Children's Hospital Los Angeles (CHLA) has reached a significant milestone, celebrating its 100th retinal gene therapy procedure. Since 2018, the Vision Center at CHLA, led by Aaron Nagiel, MD, PhD, has been utilizing gene therapy to treat patients with Leber congenital amaurosis (LCA). CHLA was the first center on the West Coast to administer Luxturna, a gene therapy approved by the FDA in 2017 for this condition.
Impact of Gene Therapy on Vision Restoration
Dr. Nagiel shared insights into the transformative impact of restoring vision through gene therapy. He noted that some patients experience significant improvements within the first week, observing things they had never seen before. Examples include patients being able to distinguish fish in a fish tank or noticing birds and clouds for the first time. These improvements highlight the profound effect of gene therapy on patients' quality of life.

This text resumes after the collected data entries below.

[src/rtl/bcd_pkg.sv]
// Shared definitions for the sequential binary-to-BCD converter and the
// seven-segment display path.
//   state_t    : converter FSM states (IDLE, SHIFT)
//   CODE_BLANK : digit code the seven-segment decoder shows as blank
//   CODE_DASH  : digit code shown as a dash
//   CODE_OVF   : digit code filled into every digit when the result overflows
package bcd_pkg;

    typedef enum logic [0:0] {
        IDLE  = 1'b0,
        SHIFT = 1'b1
    } state_t;

    localparam logic [3:0] CODE_BLANK = 4'hA;
    localparam logic [3:0] CODE_DASH  = 4'hB;
    localparam logic [3:0] CODE_OVF   = 4'hE;

endpackage

[src/rtl/bcd_digit_adj.sv]
// Double-dabble digit correction: a BCD digit greater than 4 gets +3 so that
// the following left shift carries correctly into the next decimal digit.
//   digit : current 4-bit scratch digit
//   adj   : corrected digit (4-bit result, no carry out)
module bcd_digit_adj (
    input  logic [3:0] digit,
    output logic [3:0] adj
);

    always_comb begin
        adj = digit;
        if (digit > 4'd4) begin
            adj = digit + 4'd3;
        end
    end

endmodule
==> config.mk <==
export PLATFORM = sky130hd
export DESIGN_NAME = shifter_left_seq_32_bits
export DESIGN_NICKNAME = d
export VERILOG_FILES = /design/src/rtl/shifter_left_seq_32_bits.sv
export SDC_FILE = /design/constraint.sdc
export NUM_CORES = 1
export LEC_CHECK = 0
export BUFFER_PORTS_ARGS = -buffer_cell sky130_fd_sc_hd__buf_2
export CAP_MARGIN = 20
export CORE_UTILIZATION = 50
export CTS_BUF_LIST = sky130_fd_sc_hd__clkbuf_16
export CTS_CLUSTER_DIAMETER = 80
export DETAILED_ROUTE_END_ITERATION = 10
export HOLD_SLACK_MARGIN = 0.1
export PLACE_DENSITY = 0.79
export SLEW_MARGIN = 30
export SYNTH_ARGS = -nofsm -noshare
export SYNTH_HDL_FRONTEND = slang
export SYNTH_SLANG_ARGS = --single-unit
==> constraint.sdc <==
create_clock -name Clk -period 2.1 [get_ports Clk]
set_clock_uncertainty 0.15 [all_clocks]
set_input_delay 0.21 -clock Clk [delete_from_list [all_inputs] [get_ports Clk]]
set_output_delay 0.21 -clock Clk [all_outputs]
set_load 0.005 [all_outputs]
==> src/rtl/shifter_left_seq_32_bits.sv <==
// Sequential 32-bit left shifter: captures In/Sel on Start, shifts over several cycles, pulses Done with Out.
// Define SHIFTER_LEFT_FAST_EN to shift up to 4 bit positions per cycle instead of 1.
module shifter_left_seq_32_bits (
    input  logic        Clk,
    input  logic        Rst,
    input  logic        Start,
    input  logic [31:0] In,
    input  logic [31:0] Sel,
    output logic [31:0] Out,
    output logic        Busy,
    output logic        Done
);

    typedef enum logic {
        IDLE  = 1'b0,
        SHIFT = 1'b1
    } state_t;

    state_t      state_q, state_d;
    logic [31:0] data_q, data_d;
    logic [4:0]  count_q, count_d;
    logic [4:0]  step;
    logic [31:0] out_d;
    logic        done_d;

`ifdef SHIFTER_LEFT_FAST_EN
    assign step = (count_q > 5'd4) ? 5'd4 : count_q;
`else
    assign step = 5'd1;
`endif

    assign Busy = (state_q != IDLE);

    always_comb begin
        // NOTE: every output of this block gets a default first so no path leaves a latch behind.
        state_d = state_q;
        data_d  = data_q;
        count_d = count_q;
        out_d   = Out;
        done_d  = 1'b0;
        case (state_q)
            IDLE: begin
                if (Start) begin
                    state_d = SHIFT;
                    // Any amount of 32 or more empties the word, so skip straight to a zero result.
                    if (Sel[31:5] == 27'd0) begin
                        data_d  = In;
                        count_d = Sel[4:0];
                    end else begin
                        data_d  = 32'd0;
                        count_d = 5'd0;
                    end
                end
            end
            SHIFT: begin
                if (count_q != 5'd0) begin
                    data_d  = data_q << step;
                    count_d = count_q - step;
                end else begin
                    out_d   = data_q;
                    done_d  = 1'b1;
                    state_d = IDLE;
                end
            end
            default: state_d = IDLE;
        endcase
    end

    always_ff @(posedge Clk) begin
        // NOTE: non-blocking assignments keep every register updating from pre-edge values.
        if (Rst) begin
            state_q <= IDLE;
            data_q  <= 32'd0;
            count_q <= 5'd0;
            Out     <= 32'd0;
            Done    <= 1'b0;
        end else begin
            state_q <= state_d;
            data_q  <= data_d;
            count_q <= count_d;
            Out     <= out_d;
            Done    <= done_d;
        end
    end

endmodule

Patient Selection and Screening Process
CHLA employs a rigorous screening process to determine patient eligibility for Luxturna treatment. According to Dr. Nagiel, patients must be older than 12 months and possess mutations in both copies of the RPE65 gene. The hospital's Center for Personalized Medicine plays a crucial role in this screening process, leveraging in-house genomic and molecular pathology support. This is particularly important because over 300 genes can cause retinal degenerations, necessitating precise identification of the specific form of LCA before treatment.
The Future of Gene Therapy for Retinal Diseases
Looking ahead, Dr. Nagiel commented on the future of gene therapy, emphasizing the importance of early diagnosis and treatment. CHLA continues to recruit participants for clinical trials aimed at advancing gene therapy treatments. The goal is to identify and treat patients with retinal diseases in childhood, ensuring life-changing vision improvements for their entire lives. With advancements in diagnostics and treatment, the need to treat adults with these conditions may eventually be eliminated.